MICHEL: So, is there no dancing here? I was hoping there’d be dancing.
SOOKIE: You need to strut, Tony Manero?

Anthony “Tony” Manero (John Travolta) is the protagonist of the 1977 musical drama film Saturday Night Fever, directed by John Badham, and based on a 1976 New York magazine article by British journalist Nik Cohn, Tribal Rites of the New Saturday Night. In the 1990s, Cohn admitted he’d faked the article on New York disco culture, basing the main character on a man he had briefly seen in a doorway, and an English mod he’d known in the 1960s.

The film revolves around Tony, a young working-class Italian-American man who spends his weekends drinking and dancing at a local disco in Brooklyn. While in the disco, he is the champion of the dance floor, and this helps him cope with a dead-end job, family squabbles, racial tension in his community, and a general restlessness, while he dreams of a better life.
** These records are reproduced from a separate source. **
`config.mk`:
```
export PLATFORM = sky130hd
export DESIGN_NAME = ifu
export DESIGN_NICKNAME = d
export VERILOG_FILES = /design/src/rtl/ifu.sv
export SDC_FILE = /design/constraint.sdc
export NUM_CORES = 1
export LEC_CHECK = 0
export CAP_MARGIN = 15
export CORE_ASPECT_RATIO = 1.25
export CORE_UTILIZATION = 46
export DETAILED_ROUTE_END_ITERATION = 8
export PLACE_DENSITY = 0.85
export SLEW_MARGIN = 20
export SYNTH_ARGS = -nofsm -noshare
export SYNTH_HDL_FRONTEND = slang
export SYNTH_SLANG_ARGS = --single-unit
```
`constraint.sdc`:
```
create_clock -name clk -period 4.2 [get_ports clk]
set_input_delay 1.05 -clock clk [delete_from_list [all_inputs] [get_ports clk]]
set_output_delay 1.05 -clock clk [all_outputs]
set_load 0.02 [all_outputs]
```
<file path="config.mk">
export PLATFORM = sky130hd
export DESIGN_NAME = debounce_bank_flat
export DESIGN_NICKNAME = d
export VERILOG_FILES = /design/src/rtl/debounce_pkg.sv /design/src/rtl/debounce_if.sv /design/src/rtl/debounce_tick_gen.sv /design/src/rtl/debounce_bank.sv /design/src/flat_wrapper.sv
export SDC_FILE = /design/constraint.sdc
export NUM_CORES = 1
export LEC_CHECK = 0
export CORE_AREA = 5 5 80 82
export CTS_CLUSTER_DIAMETER = 200
export DETAILED_ROUTE_END_ITERATION = 12
export DIE_AREA = 0 0 85 87
export DONT_BUFFER_PORTS = 1
export GPL_TIMING_DRIVEN = 0
export PLACE_DENSITY = 0.72
export SLEW_MARGIN = 40
export SYNTH_ARGS = -nofsm -noshare
export SYNTH_HDL_FRONTEND = slang
export SYNTH_HIERARCHICAL = 1
export SYNTH_SLANG_ARGS = --single-unit
</file>
<file path="constraint.sdc">
create_clock -name clk -period 2.5 [get_ports clk]
set_input_delay 0.125 -clock clk [delete_from_list [all_inputs] [get_ports clk]]
set_output_delay 0.125 -clock clk [all_outputs]
set_load 0.05 [all_outputs]
</file>
<file path="src/rtl/debounce_pkg.sv">
// Shared debounce constants and width helper.
// Also reused by the UART baud-tick logic.
package debounce_pkg;

    localparam int DEF_TICK_DIV     = 100000;
    localparam int DEF_STABLE_TICKS = 20;

    // Bits needed to hold values 0..value-1, never less than one.
    function automatic int cnt_width(input int value);
        int w;
        w = 1;
        for (int i = 1; i < 31; i++) begin
            if ((1 << i) < value) begin
                w = i + 1;
            end
        end
        return w;
    endfunction

endpackage

</file>
<file path="src/rtl/debounce_if.sv">
// Switch-side and event-side signals of the debounce bank.
// The bank drives the slave side; the SoC/bench the master side.
interface debounce_if #(
    parameter int N = 4
);

    logic [N-1:0] sw_in;
    logic [N-1:0] db_out;
    logic [N-1:0] rise;
    logic [N-1:0] fall;
    logic         any_event;

    modport master (
        output sw_in,
        input  db_out,
        input  rise,
        input  fall,
        input  any_event
    );

    modport slave (
        input  sw_in,
        output db_out,
        output rise,
        output fall,
        output any_event
    );

endinterface

</file>
<file path="src/rtl/debounce_tick_gen.sv">
// Shared sample-tick divider: one-cycle tick every TICK_DIV clocks.
// First tick lands TICK_DIV cycles after reset release.
module debounce_tick_gen
    import debounce_pkg::*;
#(
    parameter int TICK_DIV = DEF_TICK_DIV
) (
    input  logic clk,
    input  logic rst,
    output logic tick
);

    localparam int W = cnt_width(TICK_DIV);
    localparam logic [W-1:0] LAST = W'(TICK_DIV - 1);

    logic [W-1:0] count;

    assign tick = (count == LAST);

    always_ff @(posedge clk or negedge rst) begin
        if (!rst) begin
            count <= '0;
        end else if (tick) begin
            count <= '0;
        end else begin
            count <= count + W'(1);
        end
    end

endmodule

</file>
<file path="src/rtl/debounce_bank.sv">
// N-channel switch debouncer sharing one sample tick.
// Each channel: synchroniser, stability counter, level and edge pulses.
module debounce_bank
    import debounce_pkg::*;
#(
    parameter int           N            = 4,
    parameter int           TICK_DIV     = DEF_TICK_DIV,
    parameter int           STABLE_TICKS = DEF_STABLE_TICKS,
    parameter int           SYNC_STAGES  = 2,
    parameter logic [N-1:0] RST_VAL      = '0
) (
    input logic       clk,
    input logic       rst,
    debounce_if.slave bus
);

    localparam int CW = cnt_width(STABLE_TICKS + 1);
    localparam logic [CW-1:0] LAST = CW'(STABLE_TICKS - 1);

    logic          tick;
    logic [N-1:0]  s;
    logic [N-1:0]  db;
    logic [N-1:0]  rise_q;
    logic [N-1:0]  fall_q;
    logic [CW-1:0] cnt [N];
    logic          any_q;

    debounce_tick_gen #(
        .TICK_DIV(TICK_DIV)
    ) u_tick (
        .clk (clk),
        .rst (rst),
        .tick(tick)
    );

    for (genvar i = 0; i < N; i++) begin : g_ch
        logic [SYNC_STAGES-1:0] sync;
        logic [CW-1:0]          cnt_q;
        logic                   db_q;
        logic                   rise_r;
        logic                   fall_r;

        always_ff @(posedge clk or negedge rst) begin
            if (!rst) begin
                sync <= {SYNC_STAGES{RST_VAL[i]}};
            end else begin
                sync <= {sync[SYNC_STAGES-2:0], bus.sw_in[i]};
            end
        end

        assign s[i] = sync[SYNC_STAGES-1];

        // Any agreeing sample restarts the window, even between ticks.
        always_ff @(posedge clk or negedge rst) begin
            if (!rst) begin
                db_q   <= RST_VAL[i];
                cnt_q  <= '0;
                rise_r <= 1'b0;
                fall_r <= 1'b0;
            end else begin
                rise_r <= 1'b0;
                fall_r <= 1'b0;
                if (s[i] == db_q) begin
                    cnt_q <= '0;
                end else if (tick) begin
                    if (cnt[i] == LAST) begin
                        db_q   <= s[i];
                        cnt_q  <= '0;
                        rise_r <= s[i];
                        fall_r <= ~s[i];
                    end else begin
                        cnt_q <= cnt[i] + CW'(1);
                    end
                end
            end
        end

        assign cnt[i]    = cnt_q;
        assign db[i]     = db_q;
        assign rise_q[i] = rise_r;
        assign fall_q[i] = fall_r;
    end

    always_ff @(posedge clk or negedge rst) begin
        if (!rst) begin
            any_q <= 1'b0;
        end else begin
            any_q <= |(rise_q | fall_q);
        end
    end

    assign bus.db_out    = db;
    assign bus.rise      = rise_q;
    assign bus.fall      = fall_q;
    assign bus.any_event = any_q;

endmodule

</file>
<file path="src/flat_wrapper.sv">
// flat-port wrapper written by rule: the top's interface ports become plain ports
module debounce_bank_flat import debounce_pkg::*;
#(
    parameter int           N            = 4,
    parameter int           TICK_DIV     = DEF_TICK_DIV,
    parameter int           STABLE_TICKS = DEF_STABLE_TICKS,
    parameter int           SYNC_STAGES  = 2,
    parameter logic [N-1:0] RST_VAL      = '0
)
  (clk, rst, bus_sw_in, bus_db_out, bus_rise, bus_fall, bus_any_event);
  debounce_if #(.N(N)) bus_i ();
  input logic clk;
  input logic rst;
  input wire logic [$bits(bus_i.sw_in)-1:0] bus_sw_in;
  output wire logic [$bits(bus_i.db_out)-1:0] bus_db_out;
  output wire logic [$bits(bus_i.rise)-1:0] bus_rise;
  output wire logic [$bits(bus_i.fall)-1:0] bus_fall;
  output wire logic [$bits(bus_i.any_event)-1:0] bus_any_event;
  assign bus_i.sw_in = bus_sw_in;
  assign bus_db_out = bus_i.db_out;
  assign bus_rise = bus_i.rise;
  assign bus_fall = bus_i.fall;
  assign bus_any_event = bus_i.any_event;
  debounce_bank #(.N(N), .TICK_DIV(TICK_DIV), .STABLE_TICKS(STABLE_TICKS), .SYNC_STAGES(SYNC_STAGES), .RST_VAL(RST_VAL)) u_core (.clk(clk), .rst(rst), .bus(bus_i));
endmodule
</file>
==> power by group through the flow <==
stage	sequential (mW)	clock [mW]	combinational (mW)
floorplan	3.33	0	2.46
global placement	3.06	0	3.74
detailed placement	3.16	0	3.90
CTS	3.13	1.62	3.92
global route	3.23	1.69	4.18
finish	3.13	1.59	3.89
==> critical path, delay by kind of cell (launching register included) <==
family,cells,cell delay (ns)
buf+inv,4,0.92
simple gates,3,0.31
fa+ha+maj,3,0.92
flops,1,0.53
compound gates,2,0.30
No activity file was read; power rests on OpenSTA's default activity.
`src/rtl/dff_mem_host.sv`:
```
// Initiator-side sequencer for the DFF RAM tile pin protocol: turns write/read burst
// commands into ce_n/lr_n strobe cycles and streams read bytes back on a valid/ready port.
module dff_mem_host #(
    parameter int unsigned RAM_BYTES = 16,
    parameter int unsigned ADDR_BITS = $clog2(RAM_BYTES)
) (
    input  logic                 clk,
    input  logic                 rst,

    input  logic                 cmd_valid,
    output logic                 cmd_ready,
    input  logic                 cmd_write,
    input  logic [ADDR_BITS-1:0] cmd_addr,
    input  logic [ADDR_BITS-1:0] cmd_len,
    input  logic [7:0]           cmd_wdata,

    output logic                 rsp_valid,
    input  logic                 rsp_ready,
    output logic [7:0]           rsp_data,
    output logic                 rsp_last,

    output logic                 busy,
    output logic                 rd_err,

    output logic [ADDR_BITS-1:0] mem_addr,
    output logic                 mem_ce_n,
    output logic                 mem_lr_n,
    output logic [7:0]           mem_wdata,
    output logic                 mem_wdata_oe,
    input  logic [7:0]           mem_rdata,
    input  logic                 mem_rdata_oe
);

    typedef enum logic [2:0] {
        S_IDLE,
        S_WR,
        S_RD_REQ,
        S_RD_WAIT,
        S_RD_CAP,
        S_RSP
    } state_t;

    state_t               state_q, state_d;
    logic [ADDR_BITS-1:0] start_q, start_d;
    logic [ADDR_BITS-1:0] len_q, len_d;
    logic [7:0]           seed_q, seed_d;
    logic [ADDR_BITS-1:0] beat_q, beat_d;
    logic [ADDR_BITS-1:0] next_beat;
    logic                 last_beat;

    logic                 cmd_ready_q, cmd_ready_d;
    logic                 rsp_valid_q, rsp_valid_d;
    logic [7:0]           rsp_data_q, rsp_data_d;
    logic                 rsp_last_q, rsp_last_d;
    logic                 busy_q, busy_d;
    logic                 rd_err_q, rd_err_d;
    logic [ADDR_BITS-1:0] mem_addr_q, mem_addr_d;
    logic                 mem_ce_n_q, mem_ce_n_d;
    logic                 mem_lr_n_q, mem_lr_n_d;
    logic [7:0]           mem_wdata_q, mem_wdata_d;
    logic                 mem_wdata_oe_q, mem_wdata_oe_d;

    // Address wraps naturally because RAM_BYTES is a power of two.
    assign next_beat = beat_q + ADDR_BITS'(1);
    assign last_beat = (beat_q == len_q);

    always_comb begin
        state_d        = state_q;
        start_d        = start_q;
        len_d          = len_q;
        seed_d         = seed_q;
        beat_d         = beat_q;
        cmd_ready_d    = cmd_ready_q;
        rsp_valid_d    = rsp_valid_q;
        rsp_data_d     = rsp_data_q;
        rsp_last_d     = rsp_last_q;
        busy_d         = busy_q;
        rd_err_d       = rd_err_q;
        mem_addr_d     = mem_addr_q;
        mem_ce_n_d     = mem_ce_n_q;
        mem_lr_n_d     = mem_lr_n_q;
        mem_wdata_d    = mem_wdata_q;
        mem_wdata_oe_d = mem_wdata_oe_q;

        unique case (state_q)
            S_IDLE: begin
                cmd_ready_d = 1'b1;
                if (cmd_valid && cmd_ready_q) begin
                    start_d     = cmd_addr;
                    len_d       = cmd_len;
                    seed_d      = cmd_wdata;
                    beat_d      = '0;
                    busy_d      = 1'b1;
                    cmd_ready_d = 1'b0;
                    mem_addr_d  = cmd_addr;
                    // Strobes for beat 0 are loaded here so they are live in the first WR/RD_REQ cycle.
                    if (cmd_write) begin
                        state_d        = S_WR;
                        mem_lr_n_d     = 1'b0;
                        mem_wdata_d    = cmd_wdata;
                        mem_wdata_oe_d = 1'b1;
                    end else begin
                        state_d    = S_RD_REQ;
                        mem_ce_n_d = 1'b0;
                    end
                end
            end

            S_WR: begin
                if (last_beat) begin
                    state_d        = S_IDLE;
                    mem_lr_n_d     = 1'b1;
                    mem_wdata_oe_d = 1'b0;
                    busy_d         = 1'b0;
                    cmd_ready_d    = 1'b1;
                end else begin
                    beat_d      = next_beat;
                    mem_addr_d  = start_q + next_beat;
                    mem_wdata_d = seed_q + 8'(next_beat);
                end
            end

            S_RD_REQ: begin
                mem_ce_n_d = 1'b1;
                state_d    = S_RD_WAIT;
            end

            S_RD_WAIT: begin
                state_d = S_RD_CAP;
            end

            S_RD_CAP: begin
                rsp_data_d  = mem_rdata;
                rsp_valid_d = 1'b1;
                rsp_last_d  = last_beat;
                if (!mem_rdata_oe) begin
                    rd_err_d = 1'b1;
                end
                state_d = S_RSP;
            end

            S_RSP: begin
                if (rsp_ready) begin
                    rsp_valid_d = 1'b0;
                    rsp_last_d  = 1'b0;
                    if (last_beat) begin
                        state_d     = S_IDLE;
                        busy_d      = 1'b0;
                        cmd_ready_d = 1'b1;
                    end else begin
                        beat_d     = next_beat;
                        mem_addr_d = start_q + next_beat;
                        mem_ce_n_d = 1'b0;
                        state_d    = S_RD_REQ;
                    end
                end
            end

            default: begin
                state_d = S_IDLE;
            end
        endcase
    end

    always_ff @(posedge clk) begin
        if (rst) begin
            state_q        <= S_IDLE;
            start_q        <= '0;
            len_q          <= '0;
            seed_q         <= '0;
            beat_q         <= '0;
            cmd_ready_q    <= 1'b0;
            rsp_valid_q    <= 1'b0;
            rsp_data_q     <= '0;
            rsp_last_q     <= 1'b0;
            busy_q         <= 1'b0;
            rd_err_q       <= 1'b0;
            mem_addr_q     <= '0;
            mem_ce_n_q     <= 1'b1;
            mem_lr_n_q     <= 1'b1;
            mem_wdata_q    <= '0;
            mem_wdata_oe_q <= 1'b0;
        end else begin
            state_q        <= state_d;
            start_q        <= start_d;
            len_q          <= len_d;
            seed_q         <= seed_d;
            beat_q         <= beat_d;
            cmd_ready_q    <= cmd_ready_d;
            rsp_valid_q    <= rsp_valid_d;
            rsp_data_q     <= rsp_data_d;
            rsp_last_q     <= rsp_last_d;
            busy_q         <= busy_d;
            rd_err_q       <= rd_err_d;
            mem_addr_q     <= mem_addr_d;
            mem_ce_n_q     <= mem_ce_n_d;
            mem_lr_n_q     <= mem_lr_n_d;
            mem_wdata_q    <= mem_wdata_d;
            mem_wdata_oe_q <= mem_wdata_oe_d;
        end
    end

    assign cmd_ready    = cmd_ready_q;
    assign rsp_valid    = rsp_valid_q;
    assign rsp_data     = rsp_data_q;
    assign rsp_last     = rsp_last_q;
    assign busy         = busy_q;
    assign rd_err       = rd_err_q;
    assign mem_addr     = mem_addr_q;
    assign mem_ce_n     = mem_ce_n_q;
    assign mem_lr_n     = mem_lr_n_q;
    assign mem_wdata    = mem_wdata_q;
    assign mem_wdata_oe = mem_wdata_oe_q;

endmodule

```
$ cat src/rtl/fill_responder_if.sv
// Channel-side bundle of the trigger-manager handshake and the sample-buffer
// write port. The manager (or a bench) drives the master side; the
// fill_responder drives the slave side.
interface fill_responder_if #(
    parameter int LEN_W = 16,
    parameter int CNT_W = 16
);
    logic             prepare;
    logic             go;
    logic             pause;
    logic [LEN_W-1:0] fill_len;
    logic             sample_valid;
    logic             err_clr;
    logic             ready;
    logic             done;
    logic             busy;
    logic             sample_we;
    logic [LEN_W-1:0] sample_addr;
    logic [CNT_W-1:0] fill_count;
    logic             err;

    modport master (
        output prepare, go, pause, fill_len, sample_valid, err_clr,
        input  ready, done, busy, sample_we, sample_addr, fill_count, err
    );

    modport slave (
        input  prepare, go, pause, fill_len, sample_valid, err_clr,
        output ready, done, busy, sample_we, sample_addr, fill_count, err
    );
endinterface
The film begins with an iconic scene where Tony is strutting down the streets of his neighbourhood with The Bee Gees song Stayin’ Alive playing. Both scene and song are referenced in the film’s less-regarded 1983 sequel, Staying Alive.

Saturday Night Fever was a massive box-office success, and the #4 film of 1977. It received excellent reviews, and critics named it as one of the best films of 1977. It helped to popularise disco music, and made John Travolta a household name. The soundtrack, featuring songs by The Bee Gees, is one of the best-selling movie soundtracks of all time.